*Task statement*. Two lines mark the range in the entries below: the one holding "edfxtp_1: 189" and the one holding "3_5_place_dp,32.0,112,799". Set down those two and all lines between them, exactly.

Records drawn from a dataset
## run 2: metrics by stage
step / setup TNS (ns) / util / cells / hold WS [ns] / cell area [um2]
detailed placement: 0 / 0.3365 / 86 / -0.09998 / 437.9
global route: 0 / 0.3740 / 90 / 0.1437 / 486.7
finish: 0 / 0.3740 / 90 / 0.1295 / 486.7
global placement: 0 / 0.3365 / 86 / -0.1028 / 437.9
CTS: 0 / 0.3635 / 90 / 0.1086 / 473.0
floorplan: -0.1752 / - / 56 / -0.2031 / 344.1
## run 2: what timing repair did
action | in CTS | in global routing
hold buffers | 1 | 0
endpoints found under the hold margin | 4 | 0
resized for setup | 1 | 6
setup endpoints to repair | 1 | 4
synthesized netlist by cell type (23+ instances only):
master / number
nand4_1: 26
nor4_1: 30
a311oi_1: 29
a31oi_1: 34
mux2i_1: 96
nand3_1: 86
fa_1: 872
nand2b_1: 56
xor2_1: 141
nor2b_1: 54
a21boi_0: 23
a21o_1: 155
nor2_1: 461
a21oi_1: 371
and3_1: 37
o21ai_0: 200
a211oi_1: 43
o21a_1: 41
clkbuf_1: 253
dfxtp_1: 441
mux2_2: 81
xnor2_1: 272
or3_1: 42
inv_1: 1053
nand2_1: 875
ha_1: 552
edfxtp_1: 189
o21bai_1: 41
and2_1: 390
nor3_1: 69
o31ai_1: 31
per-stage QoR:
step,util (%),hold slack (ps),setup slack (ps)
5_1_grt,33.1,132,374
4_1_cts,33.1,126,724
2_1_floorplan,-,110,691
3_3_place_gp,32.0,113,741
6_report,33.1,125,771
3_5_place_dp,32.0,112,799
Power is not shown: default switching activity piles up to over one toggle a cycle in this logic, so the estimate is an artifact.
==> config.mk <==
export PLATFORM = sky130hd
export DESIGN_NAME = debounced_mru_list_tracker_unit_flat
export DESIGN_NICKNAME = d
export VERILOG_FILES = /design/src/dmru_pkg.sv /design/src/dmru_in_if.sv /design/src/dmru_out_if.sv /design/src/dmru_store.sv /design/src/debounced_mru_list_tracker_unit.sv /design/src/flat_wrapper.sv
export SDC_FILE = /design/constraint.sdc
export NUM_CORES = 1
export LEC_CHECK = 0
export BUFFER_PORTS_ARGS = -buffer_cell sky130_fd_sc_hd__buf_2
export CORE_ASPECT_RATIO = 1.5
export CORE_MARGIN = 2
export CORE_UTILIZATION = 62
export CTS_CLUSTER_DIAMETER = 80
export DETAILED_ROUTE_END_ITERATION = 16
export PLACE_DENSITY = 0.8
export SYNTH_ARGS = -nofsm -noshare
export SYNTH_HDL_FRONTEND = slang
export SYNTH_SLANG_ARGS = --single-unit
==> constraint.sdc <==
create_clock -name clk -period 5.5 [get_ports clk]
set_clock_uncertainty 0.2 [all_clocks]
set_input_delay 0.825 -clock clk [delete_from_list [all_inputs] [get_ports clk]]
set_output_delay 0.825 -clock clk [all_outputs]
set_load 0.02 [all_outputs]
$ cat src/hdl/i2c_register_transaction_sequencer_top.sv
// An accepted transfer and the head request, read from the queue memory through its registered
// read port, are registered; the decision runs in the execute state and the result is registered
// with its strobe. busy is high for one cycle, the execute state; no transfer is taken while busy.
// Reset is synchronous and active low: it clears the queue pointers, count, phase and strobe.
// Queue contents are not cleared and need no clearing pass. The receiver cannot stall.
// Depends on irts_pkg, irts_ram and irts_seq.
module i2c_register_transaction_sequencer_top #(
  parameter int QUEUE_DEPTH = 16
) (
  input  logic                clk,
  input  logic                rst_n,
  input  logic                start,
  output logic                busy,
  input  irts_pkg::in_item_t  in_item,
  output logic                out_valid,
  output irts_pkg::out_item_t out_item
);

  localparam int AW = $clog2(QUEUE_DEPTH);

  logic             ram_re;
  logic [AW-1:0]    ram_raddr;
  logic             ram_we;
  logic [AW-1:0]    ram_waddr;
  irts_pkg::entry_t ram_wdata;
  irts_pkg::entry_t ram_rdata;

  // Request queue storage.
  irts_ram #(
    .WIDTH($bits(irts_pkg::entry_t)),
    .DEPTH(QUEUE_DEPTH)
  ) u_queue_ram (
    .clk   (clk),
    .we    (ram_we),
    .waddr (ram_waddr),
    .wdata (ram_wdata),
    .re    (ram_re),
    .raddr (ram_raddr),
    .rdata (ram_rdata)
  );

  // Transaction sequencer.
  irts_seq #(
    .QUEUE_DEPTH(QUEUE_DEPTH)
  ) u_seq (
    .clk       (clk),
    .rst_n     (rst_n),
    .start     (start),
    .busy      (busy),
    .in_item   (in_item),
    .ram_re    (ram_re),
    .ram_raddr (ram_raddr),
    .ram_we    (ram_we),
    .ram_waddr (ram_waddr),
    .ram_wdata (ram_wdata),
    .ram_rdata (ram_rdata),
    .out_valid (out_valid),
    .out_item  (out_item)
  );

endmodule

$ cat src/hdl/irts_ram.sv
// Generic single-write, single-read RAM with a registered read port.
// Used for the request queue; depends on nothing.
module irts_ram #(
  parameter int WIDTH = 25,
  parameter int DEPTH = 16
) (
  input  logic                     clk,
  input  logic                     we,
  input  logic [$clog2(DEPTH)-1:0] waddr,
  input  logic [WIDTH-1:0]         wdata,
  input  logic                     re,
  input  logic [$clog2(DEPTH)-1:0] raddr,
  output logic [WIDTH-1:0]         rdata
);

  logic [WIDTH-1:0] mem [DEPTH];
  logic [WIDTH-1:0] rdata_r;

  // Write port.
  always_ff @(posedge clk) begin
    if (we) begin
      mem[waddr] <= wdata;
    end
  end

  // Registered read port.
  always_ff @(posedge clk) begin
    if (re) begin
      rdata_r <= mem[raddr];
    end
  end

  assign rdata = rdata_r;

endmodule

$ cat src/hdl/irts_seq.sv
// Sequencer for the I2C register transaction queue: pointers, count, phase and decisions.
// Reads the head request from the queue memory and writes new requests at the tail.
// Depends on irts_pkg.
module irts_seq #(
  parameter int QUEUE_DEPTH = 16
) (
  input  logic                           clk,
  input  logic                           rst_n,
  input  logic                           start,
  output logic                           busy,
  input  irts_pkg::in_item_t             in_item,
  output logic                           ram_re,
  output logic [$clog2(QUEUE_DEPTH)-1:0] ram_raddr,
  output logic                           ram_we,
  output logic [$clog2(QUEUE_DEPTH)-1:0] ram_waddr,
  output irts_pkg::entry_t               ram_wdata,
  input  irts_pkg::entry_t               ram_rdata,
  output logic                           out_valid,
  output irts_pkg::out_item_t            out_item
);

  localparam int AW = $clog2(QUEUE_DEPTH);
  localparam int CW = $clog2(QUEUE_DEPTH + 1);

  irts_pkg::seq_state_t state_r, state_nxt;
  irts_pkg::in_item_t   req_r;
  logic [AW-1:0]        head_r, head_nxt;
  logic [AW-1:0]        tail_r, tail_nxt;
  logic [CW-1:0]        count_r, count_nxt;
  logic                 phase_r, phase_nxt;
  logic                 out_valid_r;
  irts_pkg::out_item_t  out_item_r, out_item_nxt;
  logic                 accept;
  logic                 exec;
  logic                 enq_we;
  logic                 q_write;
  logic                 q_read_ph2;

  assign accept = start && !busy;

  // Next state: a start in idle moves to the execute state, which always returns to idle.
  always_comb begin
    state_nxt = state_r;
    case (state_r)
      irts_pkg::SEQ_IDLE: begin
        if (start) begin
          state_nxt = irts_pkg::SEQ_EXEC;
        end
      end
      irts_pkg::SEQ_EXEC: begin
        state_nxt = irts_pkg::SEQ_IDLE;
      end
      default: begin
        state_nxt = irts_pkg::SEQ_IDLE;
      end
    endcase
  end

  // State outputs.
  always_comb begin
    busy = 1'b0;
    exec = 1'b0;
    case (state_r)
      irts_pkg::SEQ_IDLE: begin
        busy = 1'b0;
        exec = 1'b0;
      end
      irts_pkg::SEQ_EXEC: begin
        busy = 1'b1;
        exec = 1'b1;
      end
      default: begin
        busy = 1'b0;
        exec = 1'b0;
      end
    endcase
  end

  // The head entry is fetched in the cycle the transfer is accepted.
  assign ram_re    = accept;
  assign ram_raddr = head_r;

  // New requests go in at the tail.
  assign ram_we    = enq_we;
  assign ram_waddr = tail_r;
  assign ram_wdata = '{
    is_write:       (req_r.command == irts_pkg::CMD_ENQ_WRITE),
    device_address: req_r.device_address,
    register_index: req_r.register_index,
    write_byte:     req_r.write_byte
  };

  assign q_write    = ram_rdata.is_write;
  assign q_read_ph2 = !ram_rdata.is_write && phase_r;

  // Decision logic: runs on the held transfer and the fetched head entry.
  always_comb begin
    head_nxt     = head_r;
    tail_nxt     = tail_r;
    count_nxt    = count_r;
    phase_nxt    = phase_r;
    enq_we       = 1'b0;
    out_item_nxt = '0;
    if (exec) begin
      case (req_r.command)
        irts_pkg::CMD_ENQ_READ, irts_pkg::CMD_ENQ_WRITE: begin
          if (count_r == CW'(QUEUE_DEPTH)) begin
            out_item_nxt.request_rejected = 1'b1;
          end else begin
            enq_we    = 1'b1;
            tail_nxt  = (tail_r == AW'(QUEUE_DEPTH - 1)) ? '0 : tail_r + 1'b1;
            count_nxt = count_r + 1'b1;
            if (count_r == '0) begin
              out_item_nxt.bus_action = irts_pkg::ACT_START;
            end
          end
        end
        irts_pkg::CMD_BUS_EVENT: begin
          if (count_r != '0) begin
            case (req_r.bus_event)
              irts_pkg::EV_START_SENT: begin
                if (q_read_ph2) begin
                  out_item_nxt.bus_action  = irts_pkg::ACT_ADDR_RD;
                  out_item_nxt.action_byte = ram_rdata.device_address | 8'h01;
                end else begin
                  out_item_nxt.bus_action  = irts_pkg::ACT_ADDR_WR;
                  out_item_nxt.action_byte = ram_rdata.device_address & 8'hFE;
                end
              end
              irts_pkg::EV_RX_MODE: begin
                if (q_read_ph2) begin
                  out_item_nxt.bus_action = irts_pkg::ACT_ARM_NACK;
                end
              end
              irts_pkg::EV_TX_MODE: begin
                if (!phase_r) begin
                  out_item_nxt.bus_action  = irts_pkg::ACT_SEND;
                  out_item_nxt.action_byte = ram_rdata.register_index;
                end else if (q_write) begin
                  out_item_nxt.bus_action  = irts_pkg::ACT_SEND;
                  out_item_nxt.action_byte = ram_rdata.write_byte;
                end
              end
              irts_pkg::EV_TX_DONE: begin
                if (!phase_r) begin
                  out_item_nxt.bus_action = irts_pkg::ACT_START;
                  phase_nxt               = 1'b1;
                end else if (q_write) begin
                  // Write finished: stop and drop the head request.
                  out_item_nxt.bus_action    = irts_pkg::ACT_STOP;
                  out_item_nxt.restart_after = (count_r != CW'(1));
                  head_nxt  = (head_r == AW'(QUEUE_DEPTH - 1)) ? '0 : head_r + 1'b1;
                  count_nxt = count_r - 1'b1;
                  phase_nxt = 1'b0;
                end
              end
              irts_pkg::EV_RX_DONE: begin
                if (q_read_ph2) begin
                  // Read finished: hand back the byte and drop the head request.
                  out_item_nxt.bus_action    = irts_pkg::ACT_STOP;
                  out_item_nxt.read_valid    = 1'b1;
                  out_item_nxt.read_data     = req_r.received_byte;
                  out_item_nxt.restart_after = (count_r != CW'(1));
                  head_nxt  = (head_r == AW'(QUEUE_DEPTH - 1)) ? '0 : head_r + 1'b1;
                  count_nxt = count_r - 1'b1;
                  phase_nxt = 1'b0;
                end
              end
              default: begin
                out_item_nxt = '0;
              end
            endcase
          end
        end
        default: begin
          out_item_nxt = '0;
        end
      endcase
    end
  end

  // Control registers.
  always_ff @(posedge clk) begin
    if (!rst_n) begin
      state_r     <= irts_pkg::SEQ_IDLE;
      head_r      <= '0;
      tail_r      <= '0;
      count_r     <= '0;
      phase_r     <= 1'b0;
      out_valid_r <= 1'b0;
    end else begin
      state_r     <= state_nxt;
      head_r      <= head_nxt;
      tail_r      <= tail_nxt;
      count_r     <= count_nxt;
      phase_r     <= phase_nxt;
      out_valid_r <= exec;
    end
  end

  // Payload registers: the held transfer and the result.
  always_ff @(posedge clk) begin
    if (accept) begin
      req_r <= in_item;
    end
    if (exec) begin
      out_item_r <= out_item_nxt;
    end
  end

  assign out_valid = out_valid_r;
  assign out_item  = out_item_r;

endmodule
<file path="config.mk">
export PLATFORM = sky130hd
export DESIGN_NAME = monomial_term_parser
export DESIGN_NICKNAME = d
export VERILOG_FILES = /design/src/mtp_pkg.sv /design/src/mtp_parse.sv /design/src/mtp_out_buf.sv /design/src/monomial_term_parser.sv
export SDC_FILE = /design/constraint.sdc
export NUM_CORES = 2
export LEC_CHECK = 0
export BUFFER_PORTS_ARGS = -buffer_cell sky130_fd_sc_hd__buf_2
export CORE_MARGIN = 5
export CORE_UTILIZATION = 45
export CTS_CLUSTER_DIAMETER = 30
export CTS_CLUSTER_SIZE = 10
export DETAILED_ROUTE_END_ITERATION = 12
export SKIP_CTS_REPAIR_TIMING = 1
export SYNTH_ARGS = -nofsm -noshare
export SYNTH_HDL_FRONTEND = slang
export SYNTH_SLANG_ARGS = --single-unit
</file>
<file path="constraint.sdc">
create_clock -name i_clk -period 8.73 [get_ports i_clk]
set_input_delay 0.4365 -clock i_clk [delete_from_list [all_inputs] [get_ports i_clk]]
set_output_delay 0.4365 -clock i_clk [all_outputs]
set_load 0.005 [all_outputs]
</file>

*Exercise result*.
edfxtp_1: 189
o21bai_1: 41
and2_1: 390
nor3_1: 69
o31ai_1: 31
per-stage QoR:
step,util (%),hold slack (ps),setup slack (ps)
5_1_grt,33.1,132,374
4_1_cts,33.1,126,724
2_1_floorplan,-,110,691
3_3_place_gp,32.0,113,741
6_report,33.1,125,771
3_5_place_dp,32.0,112,799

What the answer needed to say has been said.